(Collected data entries)
*** Block opens ***
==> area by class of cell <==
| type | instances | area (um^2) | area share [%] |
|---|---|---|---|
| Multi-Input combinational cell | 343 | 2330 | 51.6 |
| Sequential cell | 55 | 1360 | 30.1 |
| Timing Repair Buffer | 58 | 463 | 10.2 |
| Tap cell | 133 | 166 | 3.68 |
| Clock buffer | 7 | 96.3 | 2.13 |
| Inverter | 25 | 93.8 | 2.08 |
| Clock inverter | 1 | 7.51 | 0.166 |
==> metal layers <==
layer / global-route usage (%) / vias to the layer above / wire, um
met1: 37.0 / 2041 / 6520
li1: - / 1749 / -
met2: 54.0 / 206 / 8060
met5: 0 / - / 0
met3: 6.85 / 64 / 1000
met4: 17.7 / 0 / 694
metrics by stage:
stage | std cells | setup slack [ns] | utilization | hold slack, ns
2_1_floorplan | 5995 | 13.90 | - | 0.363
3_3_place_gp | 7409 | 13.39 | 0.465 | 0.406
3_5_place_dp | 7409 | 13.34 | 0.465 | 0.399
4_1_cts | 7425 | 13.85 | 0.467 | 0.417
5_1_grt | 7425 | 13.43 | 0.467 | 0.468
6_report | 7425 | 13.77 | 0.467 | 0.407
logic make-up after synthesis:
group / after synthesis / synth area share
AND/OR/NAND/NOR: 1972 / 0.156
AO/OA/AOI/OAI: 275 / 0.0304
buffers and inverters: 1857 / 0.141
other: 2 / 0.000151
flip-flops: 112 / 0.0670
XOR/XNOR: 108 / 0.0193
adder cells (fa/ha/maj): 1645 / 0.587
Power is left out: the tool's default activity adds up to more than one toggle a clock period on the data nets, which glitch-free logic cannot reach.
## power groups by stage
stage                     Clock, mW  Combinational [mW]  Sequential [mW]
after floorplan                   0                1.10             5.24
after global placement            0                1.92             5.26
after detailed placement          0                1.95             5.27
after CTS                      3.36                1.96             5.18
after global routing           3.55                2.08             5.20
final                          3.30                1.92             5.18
*** Block closes ***
*** Block opens ***
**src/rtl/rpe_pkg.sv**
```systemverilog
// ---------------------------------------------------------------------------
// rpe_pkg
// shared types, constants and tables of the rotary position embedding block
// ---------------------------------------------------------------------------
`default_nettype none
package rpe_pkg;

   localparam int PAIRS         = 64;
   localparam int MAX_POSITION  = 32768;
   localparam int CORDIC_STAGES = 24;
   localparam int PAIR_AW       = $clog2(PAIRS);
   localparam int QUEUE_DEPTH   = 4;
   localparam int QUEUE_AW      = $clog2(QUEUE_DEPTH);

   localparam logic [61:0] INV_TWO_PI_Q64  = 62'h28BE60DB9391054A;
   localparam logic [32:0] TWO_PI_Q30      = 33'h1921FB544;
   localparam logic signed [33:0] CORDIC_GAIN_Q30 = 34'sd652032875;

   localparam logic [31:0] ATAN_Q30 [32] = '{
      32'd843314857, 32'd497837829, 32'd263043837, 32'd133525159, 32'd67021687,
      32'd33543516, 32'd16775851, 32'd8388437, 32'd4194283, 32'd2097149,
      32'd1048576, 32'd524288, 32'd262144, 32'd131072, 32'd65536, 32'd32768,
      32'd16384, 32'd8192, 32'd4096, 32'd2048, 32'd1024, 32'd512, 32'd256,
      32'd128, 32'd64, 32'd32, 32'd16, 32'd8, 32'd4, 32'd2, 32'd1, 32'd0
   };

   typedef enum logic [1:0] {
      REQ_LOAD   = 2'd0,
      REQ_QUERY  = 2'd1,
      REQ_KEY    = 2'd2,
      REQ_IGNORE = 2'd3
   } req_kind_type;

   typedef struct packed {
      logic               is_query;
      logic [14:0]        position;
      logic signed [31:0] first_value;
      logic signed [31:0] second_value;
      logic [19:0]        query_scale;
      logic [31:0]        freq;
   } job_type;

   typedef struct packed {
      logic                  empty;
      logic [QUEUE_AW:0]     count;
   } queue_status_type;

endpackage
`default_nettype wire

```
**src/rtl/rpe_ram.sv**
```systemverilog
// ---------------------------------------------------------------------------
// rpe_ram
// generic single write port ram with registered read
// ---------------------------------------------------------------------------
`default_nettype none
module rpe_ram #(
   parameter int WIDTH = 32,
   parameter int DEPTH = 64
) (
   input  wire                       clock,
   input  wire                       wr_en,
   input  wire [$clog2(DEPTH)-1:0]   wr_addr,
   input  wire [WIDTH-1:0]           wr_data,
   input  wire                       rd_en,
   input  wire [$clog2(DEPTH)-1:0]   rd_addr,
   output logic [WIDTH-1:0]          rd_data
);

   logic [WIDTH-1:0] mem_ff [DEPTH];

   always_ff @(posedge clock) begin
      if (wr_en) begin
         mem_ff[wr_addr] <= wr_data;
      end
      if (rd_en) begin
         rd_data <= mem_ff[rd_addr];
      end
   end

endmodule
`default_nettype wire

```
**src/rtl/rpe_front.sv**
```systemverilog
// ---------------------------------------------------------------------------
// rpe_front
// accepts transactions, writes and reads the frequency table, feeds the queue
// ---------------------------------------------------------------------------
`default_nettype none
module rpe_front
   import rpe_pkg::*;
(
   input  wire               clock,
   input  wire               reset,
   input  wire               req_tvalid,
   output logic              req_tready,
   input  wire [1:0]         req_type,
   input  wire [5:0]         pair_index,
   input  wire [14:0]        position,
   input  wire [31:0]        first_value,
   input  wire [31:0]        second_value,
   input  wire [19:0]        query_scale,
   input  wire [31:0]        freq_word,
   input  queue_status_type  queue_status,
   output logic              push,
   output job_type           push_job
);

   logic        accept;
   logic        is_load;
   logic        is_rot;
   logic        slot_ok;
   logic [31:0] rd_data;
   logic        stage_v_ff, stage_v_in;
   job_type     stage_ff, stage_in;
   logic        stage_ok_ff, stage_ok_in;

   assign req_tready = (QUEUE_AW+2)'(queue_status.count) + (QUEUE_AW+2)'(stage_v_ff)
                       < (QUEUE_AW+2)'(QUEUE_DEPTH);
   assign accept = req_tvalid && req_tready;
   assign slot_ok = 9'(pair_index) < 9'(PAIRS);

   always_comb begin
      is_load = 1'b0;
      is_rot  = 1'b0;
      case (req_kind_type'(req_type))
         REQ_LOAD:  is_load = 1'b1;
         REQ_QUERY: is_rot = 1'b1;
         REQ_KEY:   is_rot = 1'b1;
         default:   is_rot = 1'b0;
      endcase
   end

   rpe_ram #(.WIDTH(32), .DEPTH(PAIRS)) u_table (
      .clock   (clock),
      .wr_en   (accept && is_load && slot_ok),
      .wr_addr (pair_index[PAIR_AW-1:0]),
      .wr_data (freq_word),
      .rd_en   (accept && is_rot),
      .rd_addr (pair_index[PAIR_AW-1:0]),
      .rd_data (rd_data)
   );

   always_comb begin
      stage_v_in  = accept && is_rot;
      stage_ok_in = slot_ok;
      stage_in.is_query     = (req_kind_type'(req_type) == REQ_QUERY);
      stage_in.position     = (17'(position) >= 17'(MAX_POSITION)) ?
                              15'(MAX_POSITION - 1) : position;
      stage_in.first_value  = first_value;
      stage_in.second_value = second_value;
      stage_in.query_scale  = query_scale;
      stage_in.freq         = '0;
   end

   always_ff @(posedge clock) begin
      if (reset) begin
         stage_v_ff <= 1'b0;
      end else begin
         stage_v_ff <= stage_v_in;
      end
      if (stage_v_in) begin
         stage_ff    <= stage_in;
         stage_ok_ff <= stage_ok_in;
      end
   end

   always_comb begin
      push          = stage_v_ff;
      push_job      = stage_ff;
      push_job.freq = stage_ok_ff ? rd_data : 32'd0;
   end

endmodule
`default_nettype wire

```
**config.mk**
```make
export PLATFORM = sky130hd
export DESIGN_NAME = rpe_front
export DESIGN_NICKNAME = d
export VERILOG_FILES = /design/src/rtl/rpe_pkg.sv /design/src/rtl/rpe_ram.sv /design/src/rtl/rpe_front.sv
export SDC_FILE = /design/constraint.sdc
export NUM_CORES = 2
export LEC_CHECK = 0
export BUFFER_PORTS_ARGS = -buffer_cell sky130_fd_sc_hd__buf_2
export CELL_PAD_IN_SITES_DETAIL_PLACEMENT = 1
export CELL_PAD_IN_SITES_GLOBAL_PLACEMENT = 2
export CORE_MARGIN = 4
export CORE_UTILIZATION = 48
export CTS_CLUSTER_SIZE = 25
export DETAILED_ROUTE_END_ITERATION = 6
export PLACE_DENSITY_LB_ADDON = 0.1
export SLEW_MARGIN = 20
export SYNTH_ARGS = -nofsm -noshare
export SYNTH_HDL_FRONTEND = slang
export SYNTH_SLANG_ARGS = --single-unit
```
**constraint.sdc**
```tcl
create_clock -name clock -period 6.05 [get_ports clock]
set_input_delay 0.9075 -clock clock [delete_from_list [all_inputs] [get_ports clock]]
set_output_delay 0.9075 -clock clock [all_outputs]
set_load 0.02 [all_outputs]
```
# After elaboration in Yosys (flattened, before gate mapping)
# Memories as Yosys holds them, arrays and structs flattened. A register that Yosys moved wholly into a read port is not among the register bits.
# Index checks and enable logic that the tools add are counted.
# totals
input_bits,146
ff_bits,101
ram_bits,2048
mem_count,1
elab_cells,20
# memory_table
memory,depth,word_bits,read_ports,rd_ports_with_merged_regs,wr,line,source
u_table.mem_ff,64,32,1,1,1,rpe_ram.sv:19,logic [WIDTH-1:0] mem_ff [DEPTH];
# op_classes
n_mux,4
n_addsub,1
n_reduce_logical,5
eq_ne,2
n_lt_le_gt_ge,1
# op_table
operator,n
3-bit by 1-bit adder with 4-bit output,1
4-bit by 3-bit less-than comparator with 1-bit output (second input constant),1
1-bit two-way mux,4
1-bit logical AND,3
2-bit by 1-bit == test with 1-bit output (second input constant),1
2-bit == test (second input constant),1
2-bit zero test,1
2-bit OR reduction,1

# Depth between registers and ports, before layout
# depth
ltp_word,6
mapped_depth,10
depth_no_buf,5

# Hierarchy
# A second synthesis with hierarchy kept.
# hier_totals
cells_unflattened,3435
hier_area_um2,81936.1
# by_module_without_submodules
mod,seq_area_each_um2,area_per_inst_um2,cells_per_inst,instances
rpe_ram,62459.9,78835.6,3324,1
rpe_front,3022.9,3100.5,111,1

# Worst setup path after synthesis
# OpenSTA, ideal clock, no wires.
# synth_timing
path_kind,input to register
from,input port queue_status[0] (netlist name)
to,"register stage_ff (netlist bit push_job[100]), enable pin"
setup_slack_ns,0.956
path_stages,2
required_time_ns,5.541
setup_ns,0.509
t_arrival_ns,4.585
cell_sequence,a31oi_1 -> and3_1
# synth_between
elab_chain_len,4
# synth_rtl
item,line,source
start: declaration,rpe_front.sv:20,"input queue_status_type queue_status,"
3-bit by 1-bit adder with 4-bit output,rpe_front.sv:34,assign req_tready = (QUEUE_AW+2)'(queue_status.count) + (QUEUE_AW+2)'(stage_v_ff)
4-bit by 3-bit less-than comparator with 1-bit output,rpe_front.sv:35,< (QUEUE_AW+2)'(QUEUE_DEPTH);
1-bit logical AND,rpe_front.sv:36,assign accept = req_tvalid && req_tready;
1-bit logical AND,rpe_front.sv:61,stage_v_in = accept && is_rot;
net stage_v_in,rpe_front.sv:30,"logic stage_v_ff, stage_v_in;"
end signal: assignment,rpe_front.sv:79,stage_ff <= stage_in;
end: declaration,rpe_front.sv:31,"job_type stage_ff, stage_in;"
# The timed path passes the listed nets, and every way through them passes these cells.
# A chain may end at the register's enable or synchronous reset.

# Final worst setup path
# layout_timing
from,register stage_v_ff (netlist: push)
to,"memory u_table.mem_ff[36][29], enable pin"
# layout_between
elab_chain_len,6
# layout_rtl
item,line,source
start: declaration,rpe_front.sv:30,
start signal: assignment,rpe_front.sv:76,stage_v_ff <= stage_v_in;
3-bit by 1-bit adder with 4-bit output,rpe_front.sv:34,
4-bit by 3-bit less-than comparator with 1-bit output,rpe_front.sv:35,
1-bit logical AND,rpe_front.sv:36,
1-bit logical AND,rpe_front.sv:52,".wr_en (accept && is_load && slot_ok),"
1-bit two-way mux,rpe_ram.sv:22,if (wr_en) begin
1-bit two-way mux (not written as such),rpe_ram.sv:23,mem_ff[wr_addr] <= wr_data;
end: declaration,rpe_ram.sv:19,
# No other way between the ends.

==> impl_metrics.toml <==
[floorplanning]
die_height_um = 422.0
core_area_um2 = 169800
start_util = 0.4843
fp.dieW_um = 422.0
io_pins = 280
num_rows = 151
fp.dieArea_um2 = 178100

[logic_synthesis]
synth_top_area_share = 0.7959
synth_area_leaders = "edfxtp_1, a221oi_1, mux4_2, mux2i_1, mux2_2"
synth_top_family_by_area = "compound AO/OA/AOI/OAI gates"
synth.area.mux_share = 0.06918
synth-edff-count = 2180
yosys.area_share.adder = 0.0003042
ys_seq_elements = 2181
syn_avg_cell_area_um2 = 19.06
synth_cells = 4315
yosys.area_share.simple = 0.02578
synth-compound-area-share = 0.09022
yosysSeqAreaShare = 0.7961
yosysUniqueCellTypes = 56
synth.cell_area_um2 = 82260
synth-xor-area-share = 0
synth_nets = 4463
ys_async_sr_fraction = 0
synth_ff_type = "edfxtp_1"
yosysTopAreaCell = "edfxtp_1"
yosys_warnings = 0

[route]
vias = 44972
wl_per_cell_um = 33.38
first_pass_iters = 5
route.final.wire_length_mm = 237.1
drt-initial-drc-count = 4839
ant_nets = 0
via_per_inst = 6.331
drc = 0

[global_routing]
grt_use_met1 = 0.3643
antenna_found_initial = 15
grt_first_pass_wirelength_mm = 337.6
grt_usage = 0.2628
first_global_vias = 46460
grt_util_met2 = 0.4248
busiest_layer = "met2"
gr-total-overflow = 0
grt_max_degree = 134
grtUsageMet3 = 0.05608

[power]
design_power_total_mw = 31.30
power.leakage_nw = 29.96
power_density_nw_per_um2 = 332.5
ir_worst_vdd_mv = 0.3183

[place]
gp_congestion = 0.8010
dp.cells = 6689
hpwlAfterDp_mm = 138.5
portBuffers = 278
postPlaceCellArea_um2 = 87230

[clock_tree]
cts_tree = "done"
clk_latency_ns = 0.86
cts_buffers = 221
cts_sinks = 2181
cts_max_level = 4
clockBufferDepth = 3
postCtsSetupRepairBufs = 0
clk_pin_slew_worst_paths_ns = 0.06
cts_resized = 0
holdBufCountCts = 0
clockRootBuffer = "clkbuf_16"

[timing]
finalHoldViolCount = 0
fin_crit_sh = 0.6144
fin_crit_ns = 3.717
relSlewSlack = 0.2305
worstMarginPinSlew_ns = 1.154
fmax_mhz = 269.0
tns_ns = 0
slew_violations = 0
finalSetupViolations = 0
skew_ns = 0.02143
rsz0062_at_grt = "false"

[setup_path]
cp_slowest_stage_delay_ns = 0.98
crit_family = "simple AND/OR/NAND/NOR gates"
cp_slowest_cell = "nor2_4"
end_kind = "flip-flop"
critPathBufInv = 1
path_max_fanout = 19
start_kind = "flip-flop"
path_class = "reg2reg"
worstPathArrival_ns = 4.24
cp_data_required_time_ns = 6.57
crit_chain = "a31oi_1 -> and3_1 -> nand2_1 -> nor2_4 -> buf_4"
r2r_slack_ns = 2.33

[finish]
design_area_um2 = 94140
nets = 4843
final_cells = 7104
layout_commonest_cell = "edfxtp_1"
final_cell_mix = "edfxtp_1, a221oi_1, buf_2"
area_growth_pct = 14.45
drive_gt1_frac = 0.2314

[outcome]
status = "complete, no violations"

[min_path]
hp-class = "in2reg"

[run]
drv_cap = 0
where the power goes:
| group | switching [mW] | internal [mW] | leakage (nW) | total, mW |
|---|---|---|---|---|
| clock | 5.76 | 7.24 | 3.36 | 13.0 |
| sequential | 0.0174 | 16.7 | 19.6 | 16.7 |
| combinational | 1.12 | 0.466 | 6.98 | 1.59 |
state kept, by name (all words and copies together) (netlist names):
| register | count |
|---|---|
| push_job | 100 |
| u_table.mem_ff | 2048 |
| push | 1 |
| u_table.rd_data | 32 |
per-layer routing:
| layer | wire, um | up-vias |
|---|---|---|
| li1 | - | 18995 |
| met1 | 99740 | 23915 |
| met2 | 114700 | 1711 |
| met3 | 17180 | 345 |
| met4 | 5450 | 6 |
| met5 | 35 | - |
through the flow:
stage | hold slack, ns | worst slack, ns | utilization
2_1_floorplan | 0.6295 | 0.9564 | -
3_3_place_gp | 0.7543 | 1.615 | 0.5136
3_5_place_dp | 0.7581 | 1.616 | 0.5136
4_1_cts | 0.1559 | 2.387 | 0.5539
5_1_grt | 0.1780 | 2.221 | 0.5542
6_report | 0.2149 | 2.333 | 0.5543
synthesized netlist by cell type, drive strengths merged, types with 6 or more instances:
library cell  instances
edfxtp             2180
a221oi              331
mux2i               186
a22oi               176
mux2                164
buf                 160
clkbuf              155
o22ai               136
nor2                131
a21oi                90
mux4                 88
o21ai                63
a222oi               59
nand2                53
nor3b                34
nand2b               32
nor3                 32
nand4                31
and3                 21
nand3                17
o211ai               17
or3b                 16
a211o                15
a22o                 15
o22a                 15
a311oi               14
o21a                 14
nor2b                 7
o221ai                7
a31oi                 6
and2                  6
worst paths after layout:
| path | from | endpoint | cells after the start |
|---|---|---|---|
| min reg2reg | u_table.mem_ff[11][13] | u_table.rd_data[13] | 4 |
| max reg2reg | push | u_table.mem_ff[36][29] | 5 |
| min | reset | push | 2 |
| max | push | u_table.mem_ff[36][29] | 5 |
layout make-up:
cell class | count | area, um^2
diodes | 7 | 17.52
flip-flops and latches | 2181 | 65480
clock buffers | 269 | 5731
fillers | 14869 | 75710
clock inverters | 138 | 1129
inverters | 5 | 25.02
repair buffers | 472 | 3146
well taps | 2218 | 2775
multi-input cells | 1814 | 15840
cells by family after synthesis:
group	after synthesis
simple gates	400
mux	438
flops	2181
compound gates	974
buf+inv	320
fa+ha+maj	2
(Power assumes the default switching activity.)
*** Block closes ***
# WORK ITEM:
Once you find the line with "area by class" in the entries above, output it and each line after it up to and including the line with "stage | std", and nothing else.

# WRITTEN RESPONSE:
==> area by class of cell <==
| type | instances | area (um^2) | area share [%] |
|---|---|---|---|
| Multi-Input combinational cell | 343 | 2330 | 51.6 |
| Sequential cell | 55 | 1360 | 30.1 |
| Timing Repair Buffer | 58 | 463 | 10.2 |
| Tap cell | 133 | 166 | 3.68 |
| Clock buffer | 7 | 96.3 | 2.13 |
| Inverter | 25 | 93.8 | 2.08 |
| Clock inverter | 1 | 7.51 | 0.166 |
==> metal layers <==
layer / global-route usage (%) / vias to the layer above / wire, um
met1: 37.0 / 2041 / 6520
li1: - / 1749 / -
met2: 54.0 / 206 / 8060
met5: 0 / - / 0
met3: 6.85 / 64 / 1000
met4: 17.7 / 0 / 694
metrics by stage:
stage | std cells | setup slack [ns] | utilization | hold slack, ns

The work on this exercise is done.